Lewis-McChord captain loses legs - but not his spirit

In July of 2009, the Army sent its first Stryker team from Joint Base Lewis-McChord into Afghanistan.

Soldiers from the 1st Battalion, 17th Infantry Regiment stepped straight into the heart of an insurgent stronghold.

They made hard-fought progress, but at a price.

Within weeks the 1-17 suffered its first casualty, and the losses quickly mounted.

"Of the brigade, we took the highest number of killed-in-action casualties," says retired Army Captain Dan Berschinski. "It was, I believe, we lost 25 men. Which at the time was the highest of any single battalion that had ever served in Afghanistan."

The weapon of choice - improvised explosive devices.

But IEDs don't always kill.

"After we had consolidated our position, I was walking down a dirt path, and I stepped on my own bomb and lost both my legs," Dan described.

Just a month after arriving in Afghanistan, Capt. Berschinski was done fighting the war and just beginning the fight for his life.

"I can't really explain how, but I just knew both legs were gone," he said. "And very high up. I do remember reaching my hands down to feel for my legs. I don't remember feeling anything. I don't remember if there was anything to be felt."

Seven days later, Dan woke up at Walter Reed Army Medical Center in Washington, D.C.

There were other amputees, but their injuries were less severe.

And while his care team was optimistic he would walk again, no one really knew if it was possible.

"So I asked the prosthetic team at Walter Reed to reach out to their network and see if anyone in the world had ever made this happen. And it turns out that there's one guy. And his name is Andre Kajlich, and he's from Seattle."

Andre Kajlich not only walks, he practically flies.

He is a world-class athlete.

In 2003, Andre was studying in Prague, having the time of his life.

No one knows how he wound up being hit by a train.

Like Dan, Andre lost both legs, one above the knee, and the other at his hip.

"Some of the Czech doctors were telling my parents that I might not sit again," Andre said. "So they were really not optimistic about my outlook."

But Andre had his own optimism, just three days after waking up from a coma.

His sister Bianca Kajlich explained, "He was already making a list of, these are the things I can do. It was never, oh I can't do this. There were worries about things, but his focus was always, the things I can do."

This summer, Army doctors invited Andre to visit Walter Reed to work with Dan and others, showing them that tasks that used to be simple - like getting up off the floor - can be simple again.

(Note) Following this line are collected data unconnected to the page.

`src/include/sofc_pkg.sv`:
```
// ==========================================
// Synth output / fast-lock configuration constants
package sofc_pkg;

  // ==========================================
  // Register map (byte addresses)
  localparam logic [7:0] SOFC_ADDR_WORD   = 8'h00; // Control word entry port
  localparam logic [7:0] SOFC_ADDR_STATUS = 8'h04; // Block state
  localparam logic [7:0] SOFC_ADDR_SEEN   = 8'h08; // Words written since reset
  localparam logic [7:0] SOFC_ADDR_SHADOW = 8'h20; // Readback of word 0, then +4 each

  // ==========================================
  // Control word layout
  localparam int SOFC_NUM_WORDS = 6;  // Words 0..5
  localparam int SOFC_SEL_W     = 3;  // Word select field width
  localparam int SOFC_IDX_FREQ  = 0;  // Integer and fraction word
  localparam int SOFC_IDX_MOD   = 1;  // Modulus word
  localparam int SOFC_IDX_REF   = 2;  // Reference path word
  localparam int SOFC_IDX_CLK   = 3;  // Clock divider word
  localparam int SOFC_IDX_OUT   = 4;  // Output stage control
  localparam int SOFC_IDX_LOCK  = 5;  // Lock pin configuration
  // Word 0
  localparam int SOFC_INT_LSB   = 15;
  localparam int SOFC_INT_W     = 16;
  localparam int SOFC_FRACTION_NUMERATOR_LSB  = 3;
  localparam int SOFC_FRACTION_NUMERATOR_W    = 12;
  // Word 1
  localparam int SOFC_MOD_LSB   = 3;
  localparam int SOFC_MOD_W     = 12;
  // Word 2
  localparam int SOFC_DBL_BIT   = 25;
  localparam int SOFC_HALF_BIT  = 24;
  localparam int SOFC_RCNT_LSB  = 14;
  localparam int SOFC_RCNT_W    = 10;
  // Word 3
  localparam int SOFC_SLIP_BIT  = 18;
  localparam int SOFC_MODE_LSB  = 15;
  localparam int SOFC_MODE_W    = 2;
  localparam int SOFC_CDIV_LSB  = 3;
  localparam int SOFC_CDIV_W    = 12;
  // Word 4
  localparam int SOFC_DIV_LSB   = 20;
  localparam int SOFC_DIV_W     = 3;
  localparam int SOFC_AUXS_BIT  = 9;
  localparam int SOFC_AUXE_BIT  = 8;
  localparam int SOFC_AUXP_LSB  = 6;
  localparam int SOFC_MAINE_BIT = 5;
  localparam int SOFC_MAINP_LSB = 3;
  localparam int SOFC_PWR_W     = 2;
  // Word 5
  localparam int SOFC_LDP_LSB   = 22;
  localparam int SOFC_LDP_W     = 2;

  // ==========================================
  // Status register layout
  localparam int SOFC_ST_WIDE   = 0;  // Wide bandwidth active
  localparam int SOFC_ST_SYNC   = 1;  // Resync timer running
  localparam int SOFC_ST_CELL   = 4;  // Extra pump cell count, 3 bits
  localparam int SOFC_ST_SEL    = 8;  // Last word select, 3 bits

  // ==========================================
  // Bus codes and limits
  localparam logic [1:0] SOFC_HTRANS_NONSEQ = 2'h2;
  localparam logic       SOFC_HRESP_OKAY    = 1'h0;
  localparam logic [2:0] SOFC_SLIP_MAX      = 3'h7; // Extra pump cells at most

  // Clock divider modes
  typedef enum logic [1:0] {
    SOFC_CDIV_OFF    = 2'h0,
    SOFC_CDIV_FAST   = 2'h1,
    SOFC_CDIV_RESYNC = 2'h2
  } sofc_cdiv_mode_t;

  // Slip reduction controller states
  typedef enum logic [2:0] {
    SOFC_SLIP_IDLE    = 3'h1,
    SOFC_SLIP_BOOST   = 3'h2,
    SOFC_SLIP_RELEASE = 3'h4
  } sofc_slip_state_t;

  // Word select from a raw control word
  function automatic logic [SOFC_SEL_W-1:0] sofc_sel(input logic [31:0] w);
    return w[SOFC_SEL_W-1:0];
  endfunction

endpackage

```
`src/core/sofc_timer.sv`:
```
`timescale 1ns/1ps
// ==========================================
// Clock divider timer: fast-lock window or periodic resync
module sofc_timer #(
  parameter int unsigned W = 12
) (
  input  logic                     clk,
  input  logic                     rstn,
  input  logic                     load,
  input  sofc_pkg::sofc_cdiv_mode_t mode,
  input  logic [W-1:0]             value,
  input  logic                     tick,
  output logic                     wide_bw,
  output logic                     resync_run,
  output logic                     sync_pulse
);
  import sofc_pkg::*;

  logic [W-1:0] cnt;     // Ticks left in the current period
  logic [W-1:0] period;  // Reload for resync mode
  logic         active;  // Timer running
  logic         rs;      // Running in resync mode
  logic         last;    // Final tick of a period

  assign last       = active && tick && (cnt <= W'(1));
  assign wide_bw    = active && !rs;
  assign resync_run = active && rs;

  // Load on a clock divider word, count comparison ticks
  always_ff @(posedge clk or negedge rstn) begin
    if (!rstn) begin
      cnt    <= '0;
      period <= '0;
      active <= 1'b0;
      rs     <= 1'b0;
    end else if (load) begin
      // Fast-lock or resync starts unless the value is zero; off stops the timer
      cnt    <= value;
      period <= value;
      active <= (mode == SOFC_CDIV_FAST || mode == SOFC_CDIV_RESYNC) && (value != '0);
      rs     <= (mode == SOFC_CDIV_RESYNC);
    end else if (last) begin
      // Period done: reload for resync, end window for fast lock
      cnt    <= period;
      active <= rs;
    end else if (active && tick) begin
      cnt <= cnt - W'(1);
    end
  end

  // One-cycle sync marker at each resync period end, unless a load arrives in the same cycle
  always_ff @(posedge clk or negedge rstn) begin
    if (!rstn) begin
      sync_pulse <= 1'b0;
    end else begin
      sync_pulse <= last && rs && !load;
    end
  end
endmodule

```
`src/core/sofc_top.sv`:
```
`timescale 1ns/1ps
// Notes on behaviour
// Aux output chooses divided or raw oscillator
// Aux output enable bit
// Aux output power two-bit field
// Primary output enable bit
// Primary output power two-bit field
// Select pattern 1,0,1 stores lock pin word
// Lock pin behaviour from upper field
// Host writes words five down to zero
// Output rate from integer, fraction, modulus, divider
// Comparison rate from doubler, count, halver
// Host keeps comparison rate under limit
// Halver divides by two, even duty
// Modulus honoured over full twelve bits
// Slip warning adds one cell, seven max
// After overshoot cells drop one by one
// Word three bit enables slip reduction
// Host enables slip only with even duty; the bench enables it with the halver off
// Mode 0,1 loads fast-lock timer
// Wide bandwidth lasts timer-value comparison ticks
// Host initialises once, then writes word three
// Mode 0,0 off, 1,0 resync
// Word select decoded, only that word updated
module sofc_top #(
  parameter int unsigned RCNT_W  = 10,
  parameter int unsigned TIMER_W = 12
) (
  input  logic                             hclk,
  input  logic                             hresetn,
  input  logic                             hsel,
  input  logic [31:0]                      haddr,
  input  logic [1:0]                       htrans,
  input  logic                             hwrite,
  input  logic [2:0]                       hsize,
  input  logic [31:0]                      hwdata,
  input  logic                             hready,
  output logic                             hreadyout,
  output logic [31:0]                      hrdata,
  output logic                             hresp,
  input  logic                             ref_in,
  input  logic                             slip_warn_in,
  input  logic                             overshoot_in,
  output logic                             aux_sel,
  output logic                             aux_en,
  output logic [sofc_pkg::SOFC_PWR_W-1:0]  aux_pwr,
  output logic                             main_en,
  output logic [sofc_pkg::SOFC_PWR_W-1:0]  main_pwr,
  output logic [sofc_pkg::SOFC_DIV_W-1:0]  out_div_sel,
  output logic [sofc_pkg::SOFC_LDP_W-1:0]  lock_pin_mode,
  output logic [sofc_pkg::SOFC_INT_W-1:0]  int_factor,
  output logic [sofc_pkg::SOFC_FRACTION_NUMERATOR_W-1:0] fraction_numerator,
  output logic [sofc_pkg::SOFC_MOD_W-1:0]  fraction_modulus,
  output logic                             comparison_tick,
  output logic                             wide_bw,
  output logic                             resync_pulse,
  output logic [2:0]                       slip_cells
);
  import sofc_pkg::*;

  // ==========================================
  // Declarations
  logic [31:0]           words [0:SOFC_NUM_WORDS-1]; // Control word store
  logic [SOFC_NUM_WORDS-1:0] seen;    // Words written since reset
  logic [SOFC_SEL_W-1:0] last_sel;    // Select of last word taken
  logic                  addr_ok;     // Valid address phase
  logic                  wr_pend;     // Write data phase pending
  logic [7:0]            wr_addr;     // Captured write address
  logic                  wr_fire;     // Control word arrives now
  logic [SOFC_SEL_W-1:0] wsel;        // Select of arriving word
  logic                  wr_hit;      // Arriving word is mapped
  logic [31:0]           rd_mux;      // Read value for this address
  logic [2:0]            sync1;       // Pin synchroniser stage one
  logic [2:0]            sync2;       // Pin synchroniser stage two
  logic                  ref_d;       // Delayed reference level
  logic                  warn_d;      // Delayed slip warning level
  logic                  ref_edge;    // Active reference edge
  logic                  warn_evt;    // New slip warning
  logic [RCNT_W-1:0]     rcnt;        // Reference counter
  logic [RCNT_W-1:0]     ref_count;   // Programmed division
  logic                  r_tc;        // Reference counter terminal
  logic                  half_tog;    // Divide-by-two toggle
  logic                  doubler;     // Both reference edges active
  logic                  halver;      // Divide-by-two enabled
  logic                  slip_en;     // Slip reduction enabled
  logic                  resync_run;  // Resync timer running
  sofc_slip_state_t      slip_state;  // Slip controller state

  // ==========================================
  // AHB-Lite slave
  assign hreadyout = 1'b1;              // Zero wait states
  assign hresp     = SOFC_HRESP_OKAY;   // Always OKAY
  assign addr_ok   = hsel && hready && (htrans == SOFC_HTRANS_NONSEQ || htrans[1]);
  assign wr_fire   = wr_pend && (wr_addr == SOFC_ADDR_WORD);
  assign wsel      = sofc_sel(hwdata);
  assign wr_hit    = wr_fire && (int'(wsel) < SOFC_NUM_WORDS);

  // Capture address phase, register read data
  always_ff @(posedge hclk or negedge hresetn) begin
    if (!hresetn) begin
      wr_pend <= 1'b0;
      wr_addr <= 8'h00;
      hrdata  <= 32'h0;
    end else begin
      wr_pend <= addr_ok && hwrite;
      wr_addr <= haddr[7:0];
      hrdata  <= (addr_ok && !hwrite) ? rd_mux : 32'h0;
    end
  end

  // Read decode; unmapped reads zero
  always_comb begin
    rd_mux = 32'h0;
    if (haddr[7:0] == SOFC_ADDR_STATUS) begin
      rd_mux[SOFC_ST_WIDE]              = wide_bw;
      rd_mux[SOFC_ST_SYNC]              = resync_run;
      rd_mux[SOFC_ST_CELL +: 3]         = slip_cells;
      rd_mux[SOFC_ST_SEL +: SOFC_SEL_W] = last_sel;
    end else if (haddr[7:0] == SOFC_ADDR_SEEN) begin
      rd_mux[SOFC_NUM_WORDS-1:0] = seen;
    end else begin
      for (int i = 0; i < SOFC_NUM_WORDS; i++) begin
        if (haddr[7:0] == SOFC_ADDR_SHADOW + 8'(4 * i)) begin
          rd_mux = words[i];
        end
      end
    end
  end

  // ==========================================
  // Control word store
  always_ff @(posedge hclk or negedge hresetn) begin
    if (!hresetn) begin
      for (int i = 0; i < SOFC_NUM_WORDS; i++) begin
        words[i] <= 32'h0;
      end
      seen     <= '0;
      last_sel <= '0;
    end else if (wr_hit) begin
      // Only the addressed word changes
      words[wsel] <= hwdata;
      seen[wsel]  <= 1'b1;
      last_sel    <= wsel;
    end
  end

  // ==========================================
  // Field outputs, straight from stored words
  assign aux_sel     = words[SOFC_IDX_OUT][SOFC_AUXS_BIT];
  assign aux_en      = words[SOFC_IDX_OUT][SOFC_AUXE_BIT];
  assign aux_pwr     = words[SOFC_IDX_OUT][SOFC_AUXP_LSB +: SOFC_PWR_W];
  assign main_en     = words[SOFC_IDX_OUT][SOFC_MAINE_BIT];
  assign main_pwr    = words[SOFC_IDX_OUT][SOFC_MAINP_LSB +: SOFC_PWR_W];
  assign out_div_sel = words[SOFC_IDX_OUT][SOFC_DIV_LSB +: SOFC_DIV_W];
  // Lock pin behaviour from word five
  assign lock_pin_mode      = words[SOFC_IDX_LOCK][SOFC_LDP_LSB +: SOFC_LDP_W];
  assign int_factor         = words[SOFC_IDX_FREQ][SOFC_INT_LSB +: SOFC_INT_W];
  assign fraction_numerator = words[SOFC_IDX_FREQ][SOFC_FRACTION_NUMERATOR_LSB +: SOFC_FRACTION_NUMERATOR_W];
  // Any modulus value is passed on untouched
  assign fraction_modulus   = words[SOFC_IDX_MOD][SOFC_MOD_LSB +: SOFC_MOD_W];
  assign doubler   = words[SOFC_IDX_REF][SOFC_DBL_BIT];
  assign halver    = words[SOFC_IDX_REF][SOFC_HALF_BIT];
  assign ref_count = words[SOFC_IDX_REF][SOFC_RCNT_LSB +: RCNT_W];
  assign slip_en   = words[SOFC_IDX_CLK][SOFC_SLIP_BIT];

  // ==========================================
  // Pin synchronisers: ref, warning, overshoot
  always_ff @(posedge hclk or negedge hresetn) begin
    if (!hresetn) begin
      sync1  <= 3'h0;
      sync2  <= 3'h0;
      ref_d  <= 1'b0;
      warn_d <= 1'b0;
    end else begin
      sync1  <= {overshoot_in, slip_warn_in, ref_in};
      sync2  <= sync1;
      ref_d  <= sync2[0];
      warn_d <= sync2[1];
    end
  end
  assign warn_evt = sync2[1] && !warn_d;

  // ==========================================
  // Comparison path: doubler, counter, halver
  // Falling edge only, or both edges when doubled
  assign ref_edge = doubler ? (sync2[0] != ref_d) : (ref_d && !sync2[0]);
  // Count of zero acts as division by one
  assign r_tc = ref_edge && ((rcnt + RCNT_W'(1)) >= ref_count);

  // Reference counter
  always_ff @(posedge hclk or negedge hresetn) begin
    if (!hresetn) begin
      rcnt <= '0;
    end else if (ref_edge) begin
      rcnt <= r_tc ? '0 : rcnt + RCNT_W'(1);
    end
  end

  // Toggle halves the counter output for even duty
  always_ff @(posedge hclk or negedge hresetn) begin
    if (!hresetn) begin
      half_tog        <= 1'b0;
      comparison_tick <= 1'b0;
    end else begin
      if (r_tc) begin
        half_tog <= !half_tog;
      end
      comparison_tick <= r_tc && (!halver || half_tog);
    end
  end

  // ==========================================
  // Fast-lock and resync timer
  sofc_timer #(
    .W (TIMER_W)
  ) u_timer (
    .clk        (hclk),
    .rstn       (hresetn),
    .load       (wr_hit && int'(wsel) == SOFC_IDX_CLK),
    .mode       (sofc_cdiv_mode_t'(hwdata[SOFC_MODE_LSB +: SOFC_MODE_W])),
    .value      (hwdata[SOFC_CDIV_LSB +: TIMER_W]),
    .tick       (comparison_tick),
    .wide_bw    (wide_bw),
    .resync_run (resync_run),
    .sync_pulse (resync_pulse)
  );

  // ==========================================
  // Slip reduction: extra pump cells
  always_ff @(posedge hclk or negedge hresetn) begin
    if (!hresetn) begin
      slip_state <= SOFC_SLIP_IDLE;
      slip_cells <= 3'h0;
    end else if (!slip_en) begin
      // Disabled: no extra cells
      slip_state <= SOFC_SLIP_IDLE;
      slip_cells <= 3'h0;
    end else begin
      case (slip_state)
        SOFC_SLIP_IDLE: begin
          // First warning switches on one cell
          if (warn_evt) begin
            slip_state <= SOFC_SLIP_BOOST;
            slip_cells <= 3'h1;
          end
        end
        SOFC_SLIP_BOOST: begin
          // Overshoot starts the release
          if (sync2[2]) begin
            slip_state <= SOFC_SLIP_RELEASE;
          end else if (warn_evt && slip_cells < SOFC_SLIP_MAX) begin
            slip_cells <= slip_cells + 3'h1;
          end
        end
        SOFC_SLIP_RELEASE: begin
          // One cell off per comparison tick
          if (comparison_tick) begin
            slip_cells <= slip_cells - 3'h1;
            if (slip_cells <= 3'h1) begin
              slip_state <= SOFC_SLIP_IDLE;
            end
          end
        end
        default: begin
          slip_state <= SOFC_SLIP_IDLE;
          slip_cells <= 3'h0;
        end
      endcase
    end
  end
endmodule

```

As we go through the motions of life, there are so many we take for granted, including walking down a hill

Andre shifts and swings and steps with such ease, only a fellow amputee knows how hard this is.

"If you ask me, 'Hey Dan, is it possible to walk down this ramp with one cane and then jump down at the end?' I would say no, are you kidding me? But clearly I'm wrong. So that's cool," Dan said as he watched Andre.

The soldiers are inspired by Andre for what he can do.

Andre is inspired by them for what they have done.

"They're tough guys in what they've been through. Not just in their injuries but before that. These were truly some of America's finest soldiers. And they're very capable," Andre said.

Andre and Dan have a common bond forged not through their injuries and not just through the will to live.

But to live, and love every minute of it.